Extracted data entries
-=-=-

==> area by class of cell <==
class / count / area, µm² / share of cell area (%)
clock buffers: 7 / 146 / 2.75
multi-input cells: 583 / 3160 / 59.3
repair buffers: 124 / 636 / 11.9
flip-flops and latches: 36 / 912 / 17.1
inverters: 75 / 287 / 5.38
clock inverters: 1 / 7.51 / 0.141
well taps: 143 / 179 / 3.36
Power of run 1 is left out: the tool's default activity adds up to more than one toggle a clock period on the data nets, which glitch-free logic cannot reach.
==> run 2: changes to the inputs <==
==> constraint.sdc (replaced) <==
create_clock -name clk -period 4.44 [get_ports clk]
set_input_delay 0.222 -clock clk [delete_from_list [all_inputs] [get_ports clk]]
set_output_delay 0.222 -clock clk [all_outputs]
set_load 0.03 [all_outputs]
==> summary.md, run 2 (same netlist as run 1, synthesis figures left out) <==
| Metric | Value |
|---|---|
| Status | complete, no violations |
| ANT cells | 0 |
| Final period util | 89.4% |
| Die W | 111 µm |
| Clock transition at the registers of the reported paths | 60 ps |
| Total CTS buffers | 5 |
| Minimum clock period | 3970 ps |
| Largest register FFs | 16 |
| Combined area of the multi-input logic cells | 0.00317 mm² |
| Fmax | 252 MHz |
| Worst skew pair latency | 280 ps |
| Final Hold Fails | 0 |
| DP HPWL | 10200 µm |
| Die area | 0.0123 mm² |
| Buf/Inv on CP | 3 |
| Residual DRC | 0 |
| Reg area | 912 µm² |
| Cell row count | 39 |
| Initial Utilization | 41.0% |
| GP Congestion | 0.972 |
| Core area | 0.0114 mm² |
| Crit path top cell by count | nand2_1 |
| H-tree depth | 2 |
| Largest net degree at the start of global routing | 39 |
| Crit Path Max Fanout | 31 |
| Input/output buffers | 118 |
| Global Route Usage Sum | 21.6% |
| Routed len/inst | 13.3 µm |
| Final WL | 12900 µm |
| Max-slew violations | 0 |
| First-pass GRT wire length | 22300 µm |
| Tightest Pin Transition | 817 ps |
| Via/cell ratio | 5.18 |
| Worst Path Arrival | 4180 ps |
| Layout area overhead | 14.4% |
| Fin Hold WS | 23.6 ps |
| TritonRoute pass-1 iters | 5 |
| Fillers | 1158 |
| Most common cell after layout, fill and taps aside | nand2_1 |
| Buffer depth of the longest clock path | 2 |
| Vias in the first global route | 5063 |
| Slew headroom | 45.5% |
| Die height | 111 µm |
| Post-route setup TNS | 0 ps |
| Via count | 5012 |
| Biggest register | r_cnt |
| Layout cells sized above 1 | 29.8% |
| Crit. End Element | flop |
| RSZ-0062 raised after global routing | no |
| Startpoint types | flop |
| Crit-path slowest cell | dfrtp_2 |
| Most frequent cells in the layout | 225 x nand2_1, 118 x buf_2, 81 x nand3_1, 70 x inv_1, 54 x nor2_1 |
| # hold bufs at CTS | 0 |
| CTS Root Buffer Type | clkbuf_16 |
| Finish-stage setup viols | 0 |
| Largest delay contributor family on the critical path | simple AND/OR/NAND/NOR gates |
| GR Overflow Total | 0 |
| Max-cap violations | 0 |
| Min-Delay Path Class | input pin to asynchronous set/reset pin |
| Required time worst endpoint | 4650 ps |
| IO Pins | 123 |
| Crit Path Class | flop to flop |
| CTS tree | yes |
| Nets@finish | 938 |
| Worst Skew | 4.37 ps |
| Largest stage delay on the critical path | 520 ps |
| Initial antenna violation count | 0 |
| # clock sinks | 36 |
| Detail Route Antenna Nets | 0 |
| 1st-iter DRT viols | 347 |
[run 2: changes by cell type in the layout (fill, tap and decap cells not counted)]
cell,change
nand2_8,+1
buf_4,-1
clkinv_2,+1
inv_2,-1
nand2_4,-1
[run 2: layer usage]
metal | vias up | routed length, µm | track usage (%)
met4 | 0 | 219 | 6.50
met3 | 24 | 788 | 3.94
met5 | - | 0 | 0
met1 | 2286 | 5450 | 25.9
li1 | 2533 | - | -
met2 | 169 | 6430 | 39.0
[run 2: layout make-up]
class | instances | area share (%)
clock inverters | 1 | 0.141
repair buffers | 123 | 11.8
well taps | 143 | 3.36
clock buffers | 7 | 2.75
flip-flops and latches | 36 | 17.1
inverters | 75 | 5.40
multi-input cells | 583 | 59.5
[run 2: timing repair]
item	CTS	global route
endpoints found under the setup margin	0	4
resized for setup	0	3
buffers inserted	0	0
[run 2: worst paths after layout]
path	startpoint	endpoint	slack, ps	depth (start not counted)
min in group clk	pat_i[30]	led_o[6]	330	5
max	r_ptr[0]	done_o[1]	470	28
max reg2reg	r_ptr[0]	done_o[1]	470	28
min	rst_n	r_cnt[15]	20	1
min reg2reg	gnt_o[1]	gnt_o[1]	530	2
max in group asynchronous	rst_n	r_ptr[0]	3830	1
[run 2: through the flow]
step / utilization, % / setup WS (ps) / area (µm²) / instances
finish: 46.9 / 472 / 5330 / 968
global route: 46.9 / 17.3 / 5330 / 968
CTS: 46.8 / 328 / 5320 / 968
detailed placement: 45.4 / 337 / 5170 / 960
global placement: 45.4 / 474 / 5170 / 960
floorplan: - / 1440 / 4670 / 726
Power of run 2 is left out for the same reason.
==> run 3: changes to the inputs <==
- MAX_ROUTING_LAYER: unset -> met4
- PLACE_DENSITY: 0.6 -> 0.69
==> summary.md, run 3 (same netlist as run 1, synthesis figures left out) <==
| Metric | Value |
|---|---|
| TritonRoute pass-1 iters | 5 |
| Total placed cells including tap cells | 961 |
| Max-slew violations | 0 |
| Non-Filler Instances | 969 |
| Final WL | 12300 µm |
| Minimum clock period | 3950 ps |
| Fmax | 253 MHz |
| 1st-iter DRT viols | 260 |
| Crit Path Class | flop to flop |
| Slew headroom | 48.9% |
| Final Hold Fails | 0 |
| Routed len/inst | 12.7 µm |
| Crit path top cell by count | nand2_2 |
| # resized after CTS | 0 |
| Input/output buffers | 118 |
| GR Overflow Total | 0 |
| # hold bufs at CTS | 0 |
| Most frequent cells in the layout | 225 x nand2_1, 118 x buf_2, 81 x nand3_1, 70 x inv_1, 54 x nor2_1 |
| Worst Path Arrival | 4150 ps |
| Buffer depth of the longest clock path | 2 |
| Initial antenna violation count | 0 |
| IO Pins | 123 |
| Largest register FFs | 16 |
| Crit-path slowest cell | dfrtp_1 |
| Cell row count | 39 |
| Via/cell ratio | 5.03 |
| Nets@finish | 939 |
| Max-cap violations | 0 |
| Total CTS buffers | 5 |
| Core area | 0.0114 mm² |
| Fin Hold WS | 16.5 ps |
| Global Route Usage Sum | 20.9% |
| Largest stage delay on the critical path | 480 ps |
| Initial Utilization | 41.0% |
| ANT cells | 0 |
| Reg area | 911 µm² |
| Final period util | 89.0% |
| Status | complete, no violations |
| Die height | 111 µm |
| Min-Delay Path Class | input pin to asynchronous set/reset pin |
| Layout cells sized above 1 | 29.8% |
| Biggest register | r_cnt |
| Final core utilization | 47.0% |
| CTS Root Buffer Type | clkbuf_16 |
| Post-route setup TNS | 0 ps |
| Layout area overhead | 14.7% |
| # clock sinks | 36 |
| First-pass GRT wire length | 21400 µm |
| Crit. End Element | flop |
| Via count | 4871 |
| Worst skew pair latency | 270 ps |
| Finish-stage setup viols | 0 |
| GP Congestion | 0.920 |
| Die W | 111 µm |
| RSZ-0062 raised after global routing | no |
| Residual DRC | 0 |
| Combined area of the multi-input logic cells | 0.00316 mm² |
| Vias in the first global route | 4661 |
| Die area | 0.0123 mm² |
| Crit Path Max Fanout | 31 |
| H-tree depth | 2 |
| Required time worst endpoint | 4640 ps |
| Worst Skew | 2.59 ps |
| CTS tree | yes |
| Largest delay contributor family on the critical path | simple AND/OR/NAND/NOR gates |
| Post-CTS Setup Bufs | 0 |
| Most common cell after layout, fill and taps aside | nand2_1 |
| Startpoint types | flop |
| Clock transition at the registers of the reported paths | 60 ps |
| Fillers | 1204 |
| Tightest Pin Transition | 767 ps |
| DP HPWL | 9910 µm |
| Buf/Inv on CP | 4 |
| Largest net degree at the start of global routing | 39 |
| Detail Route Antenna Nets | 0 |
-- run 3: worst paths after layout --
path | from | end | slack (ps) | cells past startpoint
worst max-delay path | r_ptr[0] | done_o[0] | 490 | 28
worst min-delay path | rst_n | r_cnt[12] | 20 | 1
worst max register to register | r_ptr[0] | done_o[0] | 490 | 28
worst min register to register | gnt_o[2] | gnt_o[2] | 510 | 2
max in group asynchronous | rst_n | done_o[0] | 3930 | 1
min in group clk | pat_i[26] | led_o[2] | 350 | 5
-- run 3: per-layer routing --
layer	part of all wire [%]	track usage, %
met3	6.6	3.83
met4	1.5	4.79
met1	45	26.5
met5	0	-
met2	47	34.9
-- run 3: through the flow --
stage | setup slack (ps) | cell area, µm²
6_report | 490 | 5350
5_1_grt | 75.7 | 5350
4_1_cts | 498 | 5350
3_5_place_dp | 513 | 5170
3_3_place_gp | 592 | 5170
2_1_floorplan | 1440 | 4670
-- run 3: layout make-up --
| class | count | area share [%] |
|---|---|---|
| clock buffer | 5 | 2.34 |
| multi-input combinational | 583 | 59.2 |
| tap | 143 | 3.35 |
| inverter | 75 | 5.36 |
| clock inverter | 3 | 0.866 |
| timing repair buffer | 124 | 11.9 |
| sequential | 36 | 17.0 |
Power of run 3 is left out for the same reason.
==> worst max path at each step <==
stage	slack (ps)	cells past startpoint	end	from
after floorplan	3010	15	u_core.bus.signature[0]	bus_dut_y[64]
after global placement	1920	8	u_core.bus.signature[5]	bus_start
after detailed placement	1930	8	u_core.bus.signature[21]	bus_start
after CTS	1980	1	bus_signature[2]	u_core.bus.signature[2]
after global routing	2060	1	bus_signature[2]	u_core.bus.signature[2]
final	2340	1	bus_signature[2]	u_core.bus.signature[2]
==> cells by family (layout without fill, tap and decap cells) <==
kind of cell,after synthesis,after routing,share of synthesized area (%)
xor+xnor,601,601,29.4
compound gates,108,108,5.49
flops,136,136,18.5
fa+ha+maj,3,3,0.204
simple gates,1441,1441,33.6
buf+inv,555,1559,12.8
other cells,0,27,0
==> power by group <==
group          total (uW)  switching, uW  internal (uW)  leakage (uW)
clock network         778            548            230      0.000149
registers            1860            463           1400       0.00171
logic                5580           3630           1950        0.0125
`config.mk`:
```
export PLATFORM = sky130hd
export DESIGN_NAME = fetch_unit
export DESIGN_NICKNAME = d
export VERILOG_FILES = /design/src/rtl/fetch_unit.sv
export SDC_FILE = /design/constraint.sdc
export NUM_CORES = 1
export LEC_CHECK = 0
export ABC_AREA = 1
export CORE_MARGIN = 1
export CORE_UTILIZATION = 44
export CTS_CLUSTER_DIAMETER = 60
export DETAILED_ROUTE_END_ITERATION = 12
export GPL_TIMING_DRIVEN = 0
export PLACE_DENSITY_LB_ADDON = 0.1
export SLEW_MARGIN = 15
export SYNTH_ARGS = -nofsm -noshare
export SYNTH_HDL_FRONTEND = slang
export SYNTH_SLANG_ARGS = --single-unit
```
`constraint.sdc`:
```
create_clock -name clk -period 1.9 [get_ports clk]
set_input_delay 0.285 -clock clk [delete_from_list [all_inputs] [get_ports clk]]
set_output_delay 0.285 -clock clk [all_outputs]
set_load 0.03 [all_outputs]
```
File: config.mk
export PLATFORM = sky130hd
export DESIGN_NAME = dmem_lsu
export DESIGN_NICKNAME = d
export VERILOG_FILES = /design/src/rtl/dmem_lsu.sv
export SDC_FILE = /design/constraint.sdc
export NUM_CORES = 1
export LEC_CHECK = 0
export ABC_AREA = 1
export CORE_ASPECT_RATIO = 1.75
export CORE_UTILIZATION = 48
export CTS_CLUSTER_DIAMETER = 150
export DETAILED_ROUTE_END_ITERATION = 10
export PLACE_DENSITY = 0.95
export SLEW_MARGIN = 25
export SYNTH_ARGS = -nofsm -noshare
export SYNTH_HDL_FRONTEND = slang
export SYNTH_SLANG_ARGS = --single-unit
File: constraint.sdc
create_clock -name i_clk -period 8.5 [get_ports i_clk]
set_input_delay 0.85 -clock i_clk [delete_from_list [all_inputs] [get_ports i_clk]]
set_output_delay 0.85 -clock i_clk [all_outputs]
set_load 0.02 [all_outputs]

-=-=-

**WHAT IS NEEDED**
Which lines above contain the word "summary"? Copy each of them.

**REPLY**
==> summary.md, run 2 (same netlist as run 1, synthesis figures left out) <==
==> summary.md, run 3 (same netlist as run 1, synthesis figures left out) <==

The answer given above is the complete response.